Consumer goods stocks can be an excellent haven for investors looking for durable businesses that can endure the stock market's bumps and bruises. Consumer goods are essential to a household budget and make great dividend stocks.
For investors, that can mean passive income that's cash in your pocket. Better yet, some offer eye-popping yields that dwarf what a bank will give you with a savings account. Here are five shining examples to sink your teeth into for less than a thousand bucks.
1. Tobacco king and dividend royalty
Altria Group (MO 0.56%) is the largest tobacco company in the United States and the owner of the famous Marlboro brand of cigarettes. Most people know that smoking cigarettes has been a declining habit for decades, but the addictive nature of Altria's products gives it the pricing power to continue growing operating profit, which has increased by an average of 5.3% annually for the past 10 years.
Is Altria going to grow very fast? Probably not anytime soon. However, with a 7.9% dividend yield, it doesn't have to. Altria has raised its payout for 52 consecutive years, making it a Dividend King and a high-yield stock that investors can rely on as long as its dividend payout ratio doesn't stray too far above the 80% it hovers around.
2. Clean up your portfolio with passive income
Household products giant The Clorox Company (CLX 0.16%) is a textbook example of brand power. It built an empire on the Clorox brand of bleach, a simple chemical any company can make. Today, Clorox owns a range of brands you'll find in your home. The company's dividend has grown for the past 45 years and offers investors a 3.1% dividend yield.
Clorox has struggled to digest high inflation over the past few quarters, which has made the company's dividend payout ratio soar. Investors should monitor Clorox's performance moving forward, but its debt is still manageable at three times earnings before interest, taxes, depreciation, and amortization (EBITDA), so it's probably too soon to worry about a dividend cut.
3. Dividends from peanut butter and jelly
The J.M. Smucker Company (SJM 1.31%) is another company you'll probably find throughout your home, but this time, in the kitchen. Most famous for its self-branded peanut butter and fruit spreads, the company also leaped into the pet foods business after buying Big Heart Pet Brands in 2015. Its 25 years of dividend growth make it a newly anointed Dividend Aristocrat.
The company took on a lot of debt when it acquired its way into the pet business. Still, a modest dividend payout ratio enabled Smucker to keep giving shareholders raises over the years. The balance sheet has slowly improved over time, so the dividend is as safe as it's been in a while. That's good news for those looking to pocket the stock's 2.9% dividend yield.

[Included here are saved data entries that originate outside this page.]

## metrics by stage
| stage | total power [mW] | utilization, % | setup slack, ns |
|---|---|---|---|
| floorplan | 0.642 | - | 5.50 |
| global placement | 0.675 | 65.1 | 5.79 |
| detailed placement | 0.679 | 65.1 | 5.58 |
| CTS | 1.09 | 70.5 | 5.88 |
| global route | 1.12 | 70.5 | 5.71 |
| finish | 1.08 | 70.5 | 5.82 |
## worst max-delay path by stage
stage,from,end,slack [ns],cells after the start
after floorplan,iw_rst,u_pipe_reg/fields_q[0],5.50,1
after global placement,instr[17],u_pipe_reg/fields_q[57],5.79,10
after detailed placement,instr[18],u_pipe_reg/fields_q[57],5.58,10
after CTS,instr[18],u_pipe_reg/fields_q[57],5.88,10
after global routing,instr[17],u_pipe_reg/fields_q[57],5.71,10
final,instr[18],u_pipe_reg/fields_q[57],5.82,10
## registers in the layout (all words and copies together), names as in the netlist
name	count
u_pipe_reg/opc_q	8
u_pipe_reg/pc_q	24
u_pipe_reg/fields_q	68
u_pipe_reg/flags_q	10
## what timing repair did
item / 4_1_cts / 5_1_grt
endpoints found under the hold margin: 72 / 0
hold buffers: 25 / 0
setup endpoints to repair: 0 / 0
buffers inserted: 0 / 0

4. Got a sneeze? Grab this stock
At its finest, paper products giant Kimberly Clark (KMB 0.49%) is another shining example of branding. The company managed to get America to associate facial tissue, arguably the blandest, most boring product imaginable, with Kleenex, the brand it sells. The company now makes everything from toilet paper to diapers and paper towels.
Once again, people aren't going to cut these types of products from their households, and the company's reliability has translated to a dividend that's grown for 50 years. The payout ratio is slightly higher than one might like, and earnings-per-share (EPS) grows just a couple of percent each year. But a conservative investor could find value in the company's simple yet dependable business model with a 3.4% yield.
5. The Dividend King you've never heard of
You probably didn't know that the world's largest tobacco companies don't grow their tobacco! That job belongs to Universal Corporation (UVV 0.22%). The company produces and supplies tobacco to the largest tobacco companies on earth. Because Universal works behind the scenes, selling to cigarette companies, most don't realize it's a Dividend King with 51 consecutive dividend increases.
Like many others in the tobacco industry, Universal has been an outstanding dividend stock. Investors can get a nearly 6% dividend yield, which management funds with an 88% dividend payout ratio. Univeral's struggled with growth, averaging just 1% annual revenue growth over the past five years. Investors probably shouldn't build a portfolio around Universal, but the stock can be a dependable high-yield investment for the short-medium term.